--- EXERCISE DIRECTIONS ---
Copy word for word the lines from the start of the records through the line that contains "1 | 0.00371 |", both included.

┌────────

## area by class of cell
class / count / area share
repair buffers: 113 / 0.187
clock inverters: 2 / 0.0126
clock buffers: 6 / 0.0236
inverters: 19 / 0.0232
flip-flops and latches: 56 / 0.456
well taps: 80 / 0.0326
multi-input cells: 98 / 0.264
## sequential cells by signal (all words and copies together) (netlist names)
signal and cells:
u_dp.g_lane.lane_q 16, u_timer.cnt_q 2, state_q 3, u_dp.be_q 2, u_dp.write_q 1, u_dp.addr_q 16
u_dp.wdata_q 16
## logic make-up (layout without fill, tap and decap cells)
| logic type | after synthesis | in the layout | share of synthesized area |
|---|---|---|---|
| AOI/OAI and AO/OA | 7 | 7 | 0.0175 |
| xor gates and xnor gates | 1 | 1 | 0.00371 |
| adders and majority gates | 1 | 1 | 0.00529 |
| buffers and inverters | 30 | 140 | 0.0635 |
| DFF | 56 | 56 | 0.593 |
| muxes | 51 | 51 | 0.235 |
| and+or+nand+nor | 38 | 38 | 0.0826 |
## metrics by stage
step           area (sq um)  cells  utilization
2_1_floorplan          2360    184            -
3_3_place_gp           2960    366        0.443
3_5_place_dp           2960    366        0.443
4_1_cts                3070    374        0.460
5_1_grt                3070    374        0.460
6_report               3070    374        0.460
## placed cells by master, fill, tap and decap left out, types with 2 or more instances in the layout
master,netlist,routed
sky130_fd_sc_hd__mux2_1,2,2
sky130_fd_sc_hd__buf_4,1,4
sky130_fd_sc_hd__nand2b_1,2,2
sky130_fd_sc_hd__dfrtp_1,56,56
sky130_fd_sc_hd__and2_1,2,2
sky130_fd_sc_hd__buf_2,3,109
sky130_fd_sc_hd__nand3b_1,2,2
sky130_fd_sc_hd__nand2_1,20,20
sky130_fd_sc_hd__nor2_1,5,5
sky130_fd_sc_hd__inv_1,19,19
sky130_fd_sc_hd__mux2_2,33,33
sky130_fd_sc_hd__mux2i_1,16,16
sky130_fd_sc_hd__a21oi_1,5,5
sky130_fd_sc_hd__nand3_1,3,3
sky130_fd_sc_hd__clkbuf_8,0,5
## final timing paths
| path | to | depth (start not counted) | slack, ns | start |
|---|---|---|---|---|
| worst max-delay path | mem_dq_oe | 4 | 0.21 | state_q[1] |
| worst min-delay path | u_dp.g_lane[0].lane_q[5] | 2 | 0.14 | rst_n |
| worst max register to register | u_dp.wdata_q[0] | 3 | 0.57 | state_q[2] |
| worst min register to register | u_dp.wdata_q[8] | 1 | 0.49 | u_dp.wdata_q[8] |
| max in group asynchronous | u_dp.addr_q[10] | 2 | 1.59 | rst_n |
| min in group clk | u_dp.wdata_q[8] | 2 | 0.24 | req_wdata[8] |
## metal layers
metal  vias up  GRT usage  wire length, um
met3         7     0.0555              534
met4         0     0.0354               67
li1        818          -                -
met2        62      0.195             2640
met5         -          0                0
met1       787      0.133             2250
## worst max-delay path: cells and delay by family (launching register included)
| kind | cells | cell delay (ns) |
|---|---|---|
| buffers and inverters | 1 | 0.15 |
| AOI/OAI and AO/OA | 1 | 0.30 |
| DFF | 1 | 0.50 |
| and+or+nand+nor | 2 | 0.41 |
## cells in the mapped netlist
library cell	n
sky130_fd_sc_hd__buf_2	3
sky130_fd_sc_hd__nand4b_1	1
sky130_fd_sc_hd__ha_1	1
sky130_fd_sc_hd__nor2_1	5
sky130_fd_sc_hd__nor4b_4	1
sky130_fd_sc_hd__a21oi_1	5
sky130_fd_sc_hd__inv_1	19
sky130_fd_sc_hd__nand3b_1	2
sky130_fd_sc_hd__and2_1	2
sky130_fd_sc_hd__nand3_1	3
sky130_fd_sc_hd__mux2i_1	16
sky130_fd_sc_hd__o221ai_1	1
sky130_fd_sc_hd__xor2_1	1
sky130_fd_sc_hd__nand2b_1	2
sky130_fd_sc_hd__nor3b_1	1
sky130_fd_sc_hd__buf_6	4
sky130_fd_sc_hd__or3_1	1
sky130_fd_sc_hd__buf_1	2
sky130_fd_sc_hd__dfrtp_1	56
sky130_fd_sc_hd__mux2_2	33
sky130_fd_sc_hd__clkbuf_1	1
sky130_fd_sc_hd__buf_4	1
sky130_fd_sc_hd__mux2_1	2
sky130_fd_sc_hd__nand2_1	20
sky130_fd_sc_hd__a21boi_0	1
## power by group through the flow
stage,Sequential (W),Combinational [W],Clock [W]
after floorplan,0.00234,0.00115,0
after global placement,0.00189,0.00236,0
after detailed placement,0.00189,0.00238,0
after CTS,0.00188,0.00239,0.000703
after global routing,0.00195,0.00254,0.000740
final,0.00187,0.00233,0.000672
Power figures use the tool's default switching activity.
==> config.mk <==
export PLATFORM = sky130hd
export DESIGN_NAME = ddr_burst_seq
export DESIGN_NICKNAME = d
export VERILOG_FILES = /design/src/rtl/ddr_seq_pkg.sv /design/src/rtl/ddr_mode_hold.sv /design/src/rtl/ddr_col_gen.sv /design/src/rtl/ddr_burst_ctl.sv /design/src/rtl/ddr_burst_seq.sv
export SDC_FILE = /design/constraint.sdc
export NUM_CORES = 1
export LEC_CHECK = 0
export ABC_AREA = 1
export BUFFER_PORTS_ARGS = -buffer_cell sky130_fd_sc_hd__clkbuf_2
export CAP_MARGIN = 30
export CORE_MARGIN = 4
export CORE_UTILIZATION = 50
export DETAILED_ROUTE_END_ITERATION = 16
export HOLD_SLACK_MARGIN = 0.05
export PLACE_DENSITY_LB_ADDON = 0.25
export SYNTH_ARGS = -nofsm -noshare
export SYNTH_HDL_FRONTEND = slang
export SYNTH_SLANG_ARGS = --single-unit
==> constraint.sdc <==
create_clock -name clk -period 5.35 [get_ports clk]
set_clock_uncertainty 0.15 [all_clocks]
set_input_delay 1.07 -clock clk [delete_from_list [all_inputs] [get_ports clk]]
set_output_delay 1.07 -clock clk [all_outputs]
set_load 0.1 [all_outputs]
--- config.mk ---
export PLATFORM = sky130hd
export DESIGN_NAME = cs_word_sequencer
export DESIGN_NICKNAME = d
export VERILOG_FILES = /design/src/rtl/cs_seq_pkg.sv /design/src/rtl/cs_seq_ctrl.sv /design/src/rtl/cs_seq_datapath.sv /design/src/rtl/cs_word_sequencer.sv
export SDC_FILE = /design/constraint.sdc
export NUM_CORES = 1
export LEC_CHECK = 0
export CAP_MARGIN = 20
export CORE_MARGIN = 4
export CORE_UTILIZATION = 40
export CTS_CLUSTER_DIAMETER = 60
export DETAILED_ROUTE_END_ITERATION = 6
export GPL_TIMING_DRIVEN = 0
export REMOVE_ABC_BUFFERS = 1
export SYNTH_ARGS = -nofsm -noshare
export SYNTH_HDL_FRONTEND = slang
export SYNTH_HIERARCHICAL = 1
export SYNTH_SLANG_ARGS = --single-unit
--- constraint.sdc ---
create_clock -name clk -period 7 [get_ports clk]
set_input_delay 1.05 -clock clk [delete_from_list [all_inputs] [get_ports clk]]
set_output_delay 1.05 -clock clk [all_outputs]
set_load 0.02 [all_outputs]
--- src/rtl/cs_seq_pkg.sv ---
package cs_seq_pkg;
  // Strobes from the control to the datapath
  typedef struct packed {
    logic load;    // copy the selected word into the shifter
    logic shift;   // move to the next bit of the current word
    logic active;  // a block is being sent
  } seqStrb_t;
endpackage
--- config.mk ---
export PLATFORM = sky130hd
export DESIGN_NAME = dual_latch_dac_if
export DESIGN_NICKNAME = d
export VERILOG_FILES = /design/src/rtl/dacif_pkg.sv /design/src/rtl/dacif_sync.sv /design/src/rtl/dacif_event.sv /design/src/rtl/dacif_regs.sv /design/src/rtl/dual_latch_dac_if.sv
export SDC_FILE = /design/constraint.sdc
export NUM_CORES = 1
export LEC_CHECK = 0
export ABC_AREA = 1
export BUFFER_PORTS_ARGS = -buffer_cell sky130_fd_sc_hd__buf_4
export CAP_MARGIN = 10
export CORE_ASPECT_RATIO = 1.1
export CORE_UTILIZATION = 51
export DETAILED_ROUTE_END_ITERATION = 6
export PLACE_DENSITY_LB_ADDON = 0.15
export SLEW_MARGIN = 10
export SYNTH_ARGS = -nofsm -noshare
export SYNTH_HDL_FRONTEND = slang
export SYNTH_SLANG_ARGS = --single-unit
--- constraint.sdc ---
create_clock -name clk_i -period 1.5 [get_ports clk_i]
set_input_delay 0.45 -clock clk_i [delete_from_list [all_inputs] [get_ports clk_i]]
set_output_delay 0.45 -clock clk_i [all_outputs]
set_load 0.01 [all_outputs]
--- src/rtl/dacif_pkg.sv ---
package dacif_pkg;

  typedef struct packed {
    logic cs_n;
    logic wr_n;
    logic ld_n;
    logic clr_n;
    logic pd_n;
  } strobe_t;

  localparam int unsigned STROBE_W = $bits(strobe_t);
  localparam strobe_t STROBE_IDLE = '{cs_n: 1'b1, wr_n: 1'b1, ld_n: 1'b1,
                                      clr_n: 1'b1, pd_n: 1'b1};

endpackage

--- src/rtl/dacif_sync.sv ---
module dacif_sync #(
  parameter int unsigned W       = 1,
  parameter int unsigned STAGES  = 2,
  parameter logic [W-1:0] RST_VAL = '0
) (
  input  logic         clk_i,
  input  logic         rst_ni,
  input  logic [W-1:0] d_i,
  output logic [W-1:0] q_o
);

  logic [W-1:0] stage_q [STAGES];

  for (genvar s = 0; s < STAGES; s++) begin : g_stage
    always_ff @(posedge clk_i or negedge rst_ni) begin
      if (!rst_ni) stage_q[s] <= RST_VAL;
      else if (s == 0) stage_q[s] <= d_i;
      else stage_q[s] <= stage_q[(s == 0) ? 0 : s-1];
    end
  end

  assign q_o = stage_q[STAGES-1];

endmodule

--- src/rtl/dacif_event.sv ---
module dacif_event
  import dacif_pkg::*;
(
  input  logic    clk_i,
  input  logic    rst_ni,
  input  strobe_t syn_i,
  output logic    wr_act_o,
  output logic    wr_end_o,
  output logic    auto_o,
  output logic    ld_fall_o,
  output logic    clr_act_o,
  output logic    pd_act_o
);

  logic act_prev_q, ld_prev_q;

  assign wr_act_o = ~syn_i.cs_n & ~syn_i.wr_n;

  always_ff @(posedge clk_i or negedge rst_ni) begin
    if (!rst_ni) begin
      act_prev_q <= 1'b0;
      ld_prev_q  <= 1'b1;
    end else begin
      act_prev_q <= wr_act_o;
      ld_prev_q  <= syn_i.ld_n;
    end
  end

  // first of the two strobes to rise ends the write
  assign wr_end_o  = act_prev_q & ~wr_act_o;
  assign auto_o    = ~syn_i.ld_n;
  assign ld_fall_o = ld_prev_q & ~syn_i.ld_n;
  assign clr_act_o = ~syn_i.clr_n;
  assign pd_act_o  = ~syn_i.pd_n;

endmodule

└────────

--- RESULT BELOW ---
## area by class of cell
class / count / area share
repair buffers: 113 / 0.187
clock inverters: 2 / 0.0126
clock buffers: 6 / 0.0236
inverters: 19 / 0.0232
flip-flops and latches: 56 / 0.456
well taps: 80 / 0.0326
multi-input cells: 98 / 0.264
## sequential cells by signal (all words and copies together) (netlist names)
signal and cells:
u_dp.g_lane.lane_q 16, u_timer.cnt_q 2, state_q 3, u_dp.be_q 2, u_dp.write_q 1, u_dp.addr_q 16
u_dp.wdata_q 16
## logic make-up (layout without fill, tap and decap cells)
| logic type | after synthesis | in the layout | share of synthesized area |
|---|---|---|---|
| AOI/OAI and AO/OA | 7 | 7 | 0.0175 |
| xor gates and xnor gates | 1 | 1 | 0.00371 |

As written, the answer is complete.